Materials provided:
· · · ·

`src/hw/rtl/cfe_pkg.sv`:
```
// Package for the continued-fraction expander.
// Holds the sequencer state type, the term limit and the divider status word.
// No dependencies.
package cfe_pkg;

    localparam int MAX_TERMS = 48;
    localparam int CNT_W     = $clog2(MAX_TERMS);

    typedef enum logic [2:0] {
        S_IDLE = 3'b001,
        S_DIV  = 3'b010,
        S_OUT  = 3'b100
    } t_state;

    typedef struct packed {
        logic done;
        logic rem_zero;
    } t_div_stat;

endpackage

```
`src/hw/rtl/cfe_ifs.sv`:
```
// Valid/ready channel interfaces for the continued-fraction expander.
// cfe_in_if carries the rational number, cfe_out_if one term word.
// No dependencies.
interface cfe_in_if #(
    parameter int DATA_WIDTH = 32
);
    logic                         valid;
    logic                         ready;
    logic signed [DATA_WIDTH-1:0] numerator;
    logic        [DATA_WIDTH-2:0] denominator;

    modport source (output valid, output numerator, output denominator, input ready);
    modport sink   (input valid, input numerator, input denominator, output ready);
endinterface

interface cfe_out_if #(
    parameter int DATA_WIDTH = 32
);
    logic                         valid;
    logic                         ready;
    logic signed [DATA_WIDTH-1:0] term;
    logic                         last_term;
    logic                         div_error;

    modport source (output valid, output term, output last_term, output div_error, input ready);
    modport sink   (input valid, input term, input last_term, input div_error, output ready);
endinterface

```
`src/hw/rtl/cfe_divider.sv`:
```
// Iterative signed divider, truncating toward zero, one quotient bit a cycle.
// Restoring division on magnitudes, signs applied at the output.
// Depends on cfe_pkg.
module cfe_divider #(
    parameter int DATA_WIDTH = 32
) (
    input  logic                         i_clk,
    input  logic                         i_rst_n,
    input  logic                         i_start,
    input  logic signed [DATA_WIDTH-1:0] i_dividend,
    input  logic signed [DATA_WIDTH-1:0] i_divisor,
    output logic signed [DATA_WIDTH-1:0] o_quotient,
    output logic signed [DATA_WIDTH-1:0] o_remainder,
    output cfe_pkg::t_div_stat           o_stat
);
    import cfe_pkg::*;

    localparam int W  = DATA_WIDTH;
    localparam int CW = $clog2(W);

    logic          r_busy, r_done;
    logic [CW-1:0] r_cnt;
    logic [W-1:0]  r_rem, r_quo, r_dvs;
    logic          r_neg_q, r_neg_r;

    logic [W-1:0]  shifted;
    logic [W:0]    diff;
    logic [W-1:0]  a_mag, b_mag;

    assign shifted = {r_rem[W-2:0], r_quo[W-1]};
    assign diff    = {1'b0, shifted} - {1'b0, r_dvs};
    assign a_mag   = i_dividend[W-1] ? W'(-i_dividend) : W'(i_dividend);
    assign b_mag   = i_divisor[W-1]  ? W'(-i_divisor)  : W'(i_divisor);

    always_ff @(posedge i_clk) begin
        if (!i_rst_n) begin
            r_busy <= 1'b0;
            r_done <= 1'b0;
            r_cnt  <= '0;
        end else begin
            r_done <= 1'b0;
            if (i_start) begin
                r_busy <= 1'b1;
                r_cnt  <= '0;
            end else if (r_busy) begin
                r_cnt <= r_cnt + 1'b1;
                if (r_cnt == CW'(W - 1)) begin
                    r_busy <= 1'b0;
                    r_done <= 1'b1;
                end
            end
        end
    end

    always_ff @(posedge i_clk) begin
        if (i_start) begin
            r_rem   <= '0;
            r_quo   <= a_mag;
            r_dvs   <= b_mag;
            r_neg_q <= i_dividend[W-1] ^ i_divisor[W-1];
            r_neg_r <= i_dividend[W-1];
        end else if (r_busy) begin
            r_rem <= diff[W] ? shifted : diff[W-1:0];
            r_quo <= {r_quo[W-2:0], ~diff[W]};
        end
    end

    assign o_quotient    = r_neg_q ? signed'(-r_quo) : signed'(r_quo);
    assign o_remainder   = r_neg_r ? signed'(-r_rem) : signed'(r_rem);
    assign o_stat.done     = r_done;
    assign o_stat.rem_zero = (r_rem == '0);

endmodule

```
`src/hw/rtl/continued_fraction_expander.sv`:
```
// Continued-fraction expander: takes numerator/denominator and emits the partial
// quotients of its continued fraction, each one a quotient truncated toward zero,
// one word per term, the final one marked with last_term; a zero denominator gives
// a single word with div_error set and term 0. One shared bit-serial divider does
// all the work: each term goes through start, DATA_WIDTH divide steps, done and
// output, and can be held by an output stall. At most 48 terms are emitted. The
// input is not ready until the last term word has been taken.
// Depends on cfe_pkg, cfe_ifs and cfe_divider.
module continued_fraction_expander #(
    parameter int DATA_WIDTH = 32
) (
    input  logic      i_clk,
    input  logic      i_rst_n,
    cfe_in_if.sink    i_in,
    cfe_out_if.source o_out
);
    import cfe_pkg::*;

    localparam int W = DATA_WIDTH;

    t_state             r_state, n_state;
    logic [CNT_W-1:0]   r_count, n_count;
    logic               r_start, n_start;
    logic signed [W-1:0] r_a, r_b, r_term;
    logic               r_last, r_err;

    logic signed [W-1:0] quotient, remainder;
    t_div_stat           s_div;

    logic in_acc, out_acc;

    assign in_acc  = i_in.valid && i_in.ready;
    assign out_acc = o_out.valid && o_out.ready;

    cfe_divider #(.DATA_WIDTH(W)) u_div (
        .i_clk       (i_clk),
        .i_rst_n     (i_rst_n),
        .i_start     (r_start),
        .i_dividend  (r_a),
        .i_divisor   (r_b),
        .o_quotient  (quotient),
        .o_remainder (remainder),
        .o_stat      (s_div)
    );

    always_comb begin
        n_state = r_state;
        n_count = r_count;
        n_start = 1'b0;
        case (r_state)
            S_IDLE: begin
                if (in_acc) begin
                    n_count = '0;
                    if (i_in.denominator == '0) begin
                        n_state = S_OUT;
                    end else begin
                        n_state = S_DIV;
                        n_start = 1'b1;
                    end
                end
            end
            S_DIV: begin
                if (s_div.done) n_state = S_OUT;
            end
            S_OUT: begin
                if (out_acc) begin
                    if (r_last) begin
                        n_state = S_IDLE;
                    end else begin
                        n_state = S_DIV;
                        n_start = 1'b1;
                        n_count = r_count + 1'b1;
                    end
                end
            end
            default: n_state = S_IDLE;
        endcase
    end

    always_ff @(posedge i_clk) begin
        if (!i_rst_n) begin
            r_state <= S_IDLE;
            r_count <= '0;
            r_start <= 1'b0;
            r_last  <= 1'b0;
            r_err   <= 1'b0;
        end else begin
            r_state <= n_state;
            r_count <= n_count;
            r_start <= n_start;
            if (r_state == S_IDLE && in_acc) begin
                r_last <= (i_in.denominator == '0);
                r_err  <= (i_in.denominator == '0);
            end else if (r_state == S_DIV && s_div.done) begin
                r_last <= s_div.rem_zero || (r_count == CNT_W'(MAX_TERMS - 1));
                r_err  <= 1'b0;
            end
        end
    end

    always_ff @(posedge i_clk) begin
        if (r_state == S_IDLE && in_acc) begin
            r_a    <= i_in.numerator;
            r_b    <= signed'({1'b0, i_in.denominator});
            r_term <= '0;
        end else if (r_state == S_DIV && s_div.done) begin
            r_term <= quotient;
            r_a    <= r_b;
            r_b    <= remainder;
        end
    end

    assign i_in.ready      = (r_state == S_IDLE);
    assign o_out.valid     = (r_state == S_OUT);
    assign o_out.term      = r_term;
    assign o_out.last_term = r_last;
    assign o_out.div_error = r_err;

    a_err_word: assert property (@(posedge i_clk) disable iff (!i_rst_n)
        o_out.valid && o_out.div_error |-> o_out.last_term && o_out.term == '0)
        else $error("error word without last_term or with nonzero term");

    a_done_in_div: assert property (@(posedge i_clk) disable iff (!i_rst_n)
        s_div.done |-> r_state == S_DIV)
        else $error("divider finished outside the divide state");

    a_start_after_accept: assert property (@(posedge i_clk) disable iff (!i_rst_n)
        in_acc && i_in.denominator != '0 |=> r_start && r_state == S_DIV)
        else $error("accepted word did not start a division");

    a_count_limit: assert property (@(posedge i_clk) disable iff (!i_rst_n)
        o_out.valid && r_count == CNT_W'(MAX_TERMS - 1) |-> o_out.last_term)
        else $error("term limit reached without last_term");

endmodule

```
`src/flat_wrapper.sv`:
```
// flat-port wrapper written by rule: the top's interface ports become plain ports
module continued_fraction_expander_flat import cfe_pkg::*;
#(
    parameter int DATA_WIDTH = 32
)
  (i_clk, i_rst_n, i_in_valid, i_in_numerator, i_in_denominator, i_in_ready, o_out_valid, o_out_term, o_out_last_term, o_out_div_error, o_out_ready);
  cfe_in_if #(.DATA_WIDTH(DATA_WIDTH)) i_in_i ();
  cfe_out_if #(.DATA_WIDTH(DATA_WIDTH)) o_out_i ();
  input  logic i_clk;
  input  logic i_rst_n;
  input wire logic [$bits(i_in_i.valid)-1:0] i_in_valid;
  input wire logic [$bits(i_in_i.numerator)-1:0] i_in_numerator;
  input wire logic [$bits(i_in_i.denominator)-1:0] i_in_denominator;
  output wire logic [$bits(i_in_i.ready)-1:0] i_in_ready;
  output wire logic [$bits(o_out_i.valid)-1:0] o_out_valid;
  output wire logic [$bits(o_out_i.term)-1:0] o_out_term;
  output wire logic [$bits(o_out_i.last_term)-1:0] o_out_last_term;
  output wire logic [$bits(o_out_i.div_error)-1:0] o_out_div_error;
  input wire logic [$bits(o_out_i.ready)-1:0] o_out_ready;
  assign i_in_i.valid = i_in_valid;
  assign i_in_i.numerator = i_in_numerator;
  assign i_in_i.denominator = i_in_denominator;
  assign i_in_ready = i_in_i.ready;
  assign o_out_valid = o_out_i.valid;
  assign o_out_term = o_out_i.term;
  assign o_out_last_term = o_out_i.last_term;
  assign o_out_div_error = o_out_i.div_error;
  assign o_out_i.ready = o_out_ready;
  continued_fraction_expander #(.DATA_WIDTH(DATA_WIDTH)) u_core (.i_clk(i_clk), .i_rst_n(i_rst_n), .i_in(i_in_i), .o_out(o_out_i));
endmodule
```
## config.mk

```make
export PLATFORM = sky130hd
export DESIGN_NAME = eulxyz_cordic_step
export DESIGN_NICKNAME = d
export VERILOG_FILES = /design/src/sv/eulxyz_pkg.sv /design/src/sv/eulxyz_cordic_step.sv
export SDC_FILE = /design/constraint.sdc
export NUM_CORES = 1
export LEC_CHECK = 0
export BUFFER_PORTS_ARGS = -buffer_cell sky130_fd_sc_hd__buf_2
export CORE_AREA = 2 2 238 240
export CTS_BUF_LIST = sky130_fd_sc_hd__clkbuf_8
export DETAILED_ROUTE_END_ITERATION = 12
export DIE_AREA = 0 0 240 242
export PLACE_DENSITY = 0.67
export SLEW_MARGIN = 20
export SYNTH_ARGS = -nofsm -noshare
export SYNTH_HDL_FRONTEND = slang
export SYNTH_SLANG_ARGS = --single-unit
```

## constraint.sdc

```tcl
create_clock -name i_clk -period 4.2 [get_ports i_clk]
set_input_delay 0.84 -clock i_clk [delete_from_list [all_inputs] [get_ports i_clk]]
set_output_delay 0.84 -clock i_clk [all_outputs]
set_load 0.03 [all_outputs]
```

## src/sv/eulxyz_pkg.sv

```systemverilog
// Shared types, constants and rounding helpers for the Euler XYZ rotation core.
// Used by every module of the core; depends on nothing.
package eulxyz_pkg;

    // CORDIC datapath width: Q2.30 values with headroom
    localparam int CW = 34;
    // Width of the exact Q42 matrix terms
    localparam int QW = 46;
    localparam logic signed [15:0] Q14_ONE = 16'sd16384;
    localparam logic signed [CW-1:0] CORDIC_GAIN = 34'sd652032874;

    // arctan(2^-i) in Q0.32 binary angle units (fraction of a full turn), i = 0..31
    localparam logic [31:0] ATAN_TAB [32] = '{
        32'h20000000, 32'h12E4051E, 32'h09FB385B, 32'h051111D4, 32'h028B0D43,
        32'h0145D7E1, 32'h00A2F61E, 32'h00517C55, 32'h0028BE53, 32'h00145F2F,
        32'h000A2F98, 32'h000517CC, 32'h00028BE6, 32'h000145F3, 32'h0000A2FA,
        32'h0000517D, 32'h000028BE, 32'h0000145F, 32'h00000A30, 32'h00000518,
        32'h0000028C, 32'h00000146, 32'h000000A3, 32'h00000051, 32'h00000029,
        32'h00000014, 32'h0000000A, 32'h00000005, 32'h00000003, 32'h00000001,
        32'h00000001, 32'h00000000
    };

    typedef struct packed {
        logic              operation;
        logic signed [15:0] angle_x;
        logic signed [15:0] angle_y;
        logic signed [15:0] angle_z;
        logic signed [15:0] axis_draw;
        logic signed [15:0] single_angle;
    } t_in_item;

    typedef struct packed {
        logic signed [15:0] m00;
        logic signed [15:0] m01;
        logic signed [15:0] m02;
        logic signed [15:0] m10;
        logic signed [15:0] m11;
        logic signed [15:0] m12;
        logic signed [15:0] m20;
        logic signed [15:0] m21;
        logic signed [15:0] m22;
    } t_result;

    // One CORDIC lane: rotation vector, residual angle, half-turn flag
    typedef struct packed {
        logic signed [CW-1:0] x;
        logic signed [CW-1:0] y;
        logic signed [CW-1:0] z;
        logic                 flip;
    } t_lane;

    // Lanes for angles X, Y, Z (index 0, 1, 2)
    typedef t_lane [2:0] t_trio;

    // Clamp an 18-bit value to [-1, +1] in Q1.14
    function automatic logic signed [15:0] clamp_q14(input logic signed [17:0] v);
        logic signed [15:0] r;
        if (v > 18'sd16384) begin
            r = Q14_ONE;
        end else if (v < -18'sd16384) begin
            r = -Q14_ONE;
        end else begin
            r = v[15:0];
        end
        return r;
    endfunction

    // Round a Q42 sum once to Q1.14 and saturate
    function automatic logic signed [15:0] fin_q42(input logic signed [QW-1:0] q);
        logic signed [QW-1:0] v;
        logic signed [QW-29:0] t;
        v = q + QW'(64'sd134217728);
        t = v[QW-1:28];
        return clamp_q14(18'(t));
    endfunction

endpackage

```

## src/sv/eulxyz_cordic_step.sv

```systemverilog
// One registered CORDIC rotation step applied to the three angle lanes.
// Depends on eulxyz_pkg.
module eulxyz_cordic_step #(
    parameter int STEP = 0
) (
    input  logic              i_clk,
    input  logic              i_rst_n,
    input  logic              i_valid,
    input  eulxyz_pkg::t_trio i_lanes,
    output logic              o_valid,
    output eulxyz_pkg::t_trio o_lanes
);

    localparam logic signed [eulxyz_pkg::CW-1:0] ATAN =
        {{(eulxyz_pkg::CW-32){1'b0}}, eulxyz_pkg::ATAN_TAB[STEP % 32]};

    eulxyz_pkg::t_trio n_lanes;
    eulxyz_pkg::t_trio r_lanes;
    logic              r_valid;

    // Rotate each lane toward zero residual angle
    always_comb begin
        for (int l = 0; l < 3; l++) begin
            n_lanes[l].flip = i_lanes[l].flip;
            if (!i_lanes[l].z[eulxyz_pkg::CW-1]) begin
                n_lanes[l].x = i_lanes[l].x - (i_lanes[l].y >>> STEP);
                n_lanes[l].y = i_lanes[l].y + (i_lanes[l].x >>> STEP);
                n_lanes[l].z = i_lanes[l].z - ATAN;
            end else begin
                n_lanes[l].x = i_lanes[l].x + (i_lanes[l].y >>> STEP);
                n_lanes[l].y = i_lanes[l].y - (i_lanes[l].x >>> STEP);
                n_lanes[l].z = i_lanes[l].z + ATAN;
            end
        end
    end

    // Hold the stage payload
    always_ff @(posedge i_clk) begin
        r_lanes <= n_lanes;
    end

    // Advance the valid bit
    always_ff @(posedge i_clk) begin
        if (!i_rst_n) begin
            r_valid <= 1'b0;
        end else begin
            r_valid <= i_valid;
        end
    end

    assign o_valid = r_valid;
    assign o_lanes = r_lanes;

endmodule

```

==> results.yml <==
synth:
  synth_edf_count: 0
  yosysWarnings: 0
  synth_ff_type: "dfxtp_1"
  post_synth_instance_area_um2: 23500
  async_flop_share_pct: 0
  synthTopCellsByArea: "dfxtp_1 (26%), ha_1 (16%), a21oi_1 (7.7%)"
  synth.ff_latch_count: 307
  synth_cell_type_count: 89
  ys_seq_area_share_pct: 26.1
  yosysTopAreaCell: "dfxtp_1"
  netlist_instances: 2977
  yosys.area.top_type_share_pct: 26.1
  synth_area_per_cell_um2: 7.91
  synth_nets: 3607
power:
  p_switching_mw: 4.83
  p_leak_nw: 14.3
  combPwrFrac_pct: 40.4
  power.clock.fraction_pct: 29.0
  seq_power_share_pct: 30.6
  intPower_mw: 7.11
  p_per_area_nw_per_um2: 408
  irDropWorstVdd_uv: 368
  switching_share_pct: 40.5
place:
  dp_hpwl_um: 70900
  numPlacedInstances: 4326
  place_area_um2: 27800
  port_buffers: 621
  globalplace.congestion: 0.975
  dp_slack_ns: 0.00480
status:
  status: "finished clean"
grt:
  grt_usage_pct: 28.7
  grt_pass1_wl_um: 131000
  grt_overflow: 0
  antenna_found_initial: 24
  grt_max_degree: 96
  first_global_vias: 23100
floorplan:
  dieWidth_um: 240
  row_count: 87
  initial_core_util_pct: 42.2
  die-area_um2: 58100
  ioPinCount: 622
  coreArea_um2: 55700
  die_h_um: 242
setup_path:
  slowest_delay_ns: 0.77
  worstPathArrival_ns: 4.19
  crit_type: "input port to flip-flop"
  cp_slowest_cell: "a2111oi_2"
  crit_required_ns: 4.81
  critPathMaxFanout: 5
  end_kind: "flip-flop"
  path_cells: "buf_2, inv_1, ha_1, nand2b_1, a221oi_1, nor4_1, o221ai_1, a2111oi_2, nor2_1, a21boi_1, o41ai_1, a21oi_1, xnor2_1"
  start_kind: "input port"
clock_tree:
  clk_pin_slew_ns: 0.07
  clock_sinks: 307
  numCtsBuffers: 58
  cts_resized: 0
  cts_root_buffer: "clkbuf_8"
  clk_path_buf_depth: 3
  ctsHoldBuffers: 0
  cts_tree: "yes"
  post_cts_buffers: 0
  htree_levels: 2
finish:
  syn_to_final_growth_pct: 24.3
  final_area_um2: 29300
  fin_cells: 4445
  layout_common_cells: "buf_2 (621), a21oi_1 (362), inv_1 (310), dfxtp_1 (307), ha_1 (306)"
  drive_gt1_share_pct: 23.4
  final_common_cell: "buf_2"
  final_nets: 4260
flow_run:
  maxCapViolCount: 0
drt:
  vias_per_cell: 5.49
  drtIter0Drc: 2088
  drcViolationCount: 0
  ant_nets: 0
  routed_wl_um: 86900
  drt-pass1-iter-count: 6
  route.vias.total: 24400
  wl_per_cell_um: 19.6
timing:
  hold_viol: 0
  period_share_pct: 85.1
  post-route-min-period_ns: 3.58
  rsz0062_at_grt: "false"
  worstMarginPinSlew_ns: 1.04
  setup_violations: 0
  drv_slew: 0
  max_freq_ghz: 0.280
  max-slew-margin-rel_pct: 30.5
  setup_ws_ns: 0.625
  setup_tns_ns: 0
worst_hold_path:
  hp-class: "input port to flip-flop"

· · · ·

One line above contains "setup_tns_ns: 0". Output that line and each one after it, word for word, and nothing else.

  setup_tns_ns: 0
worst_hold_path:
  hp-class: "input port to flip-flop"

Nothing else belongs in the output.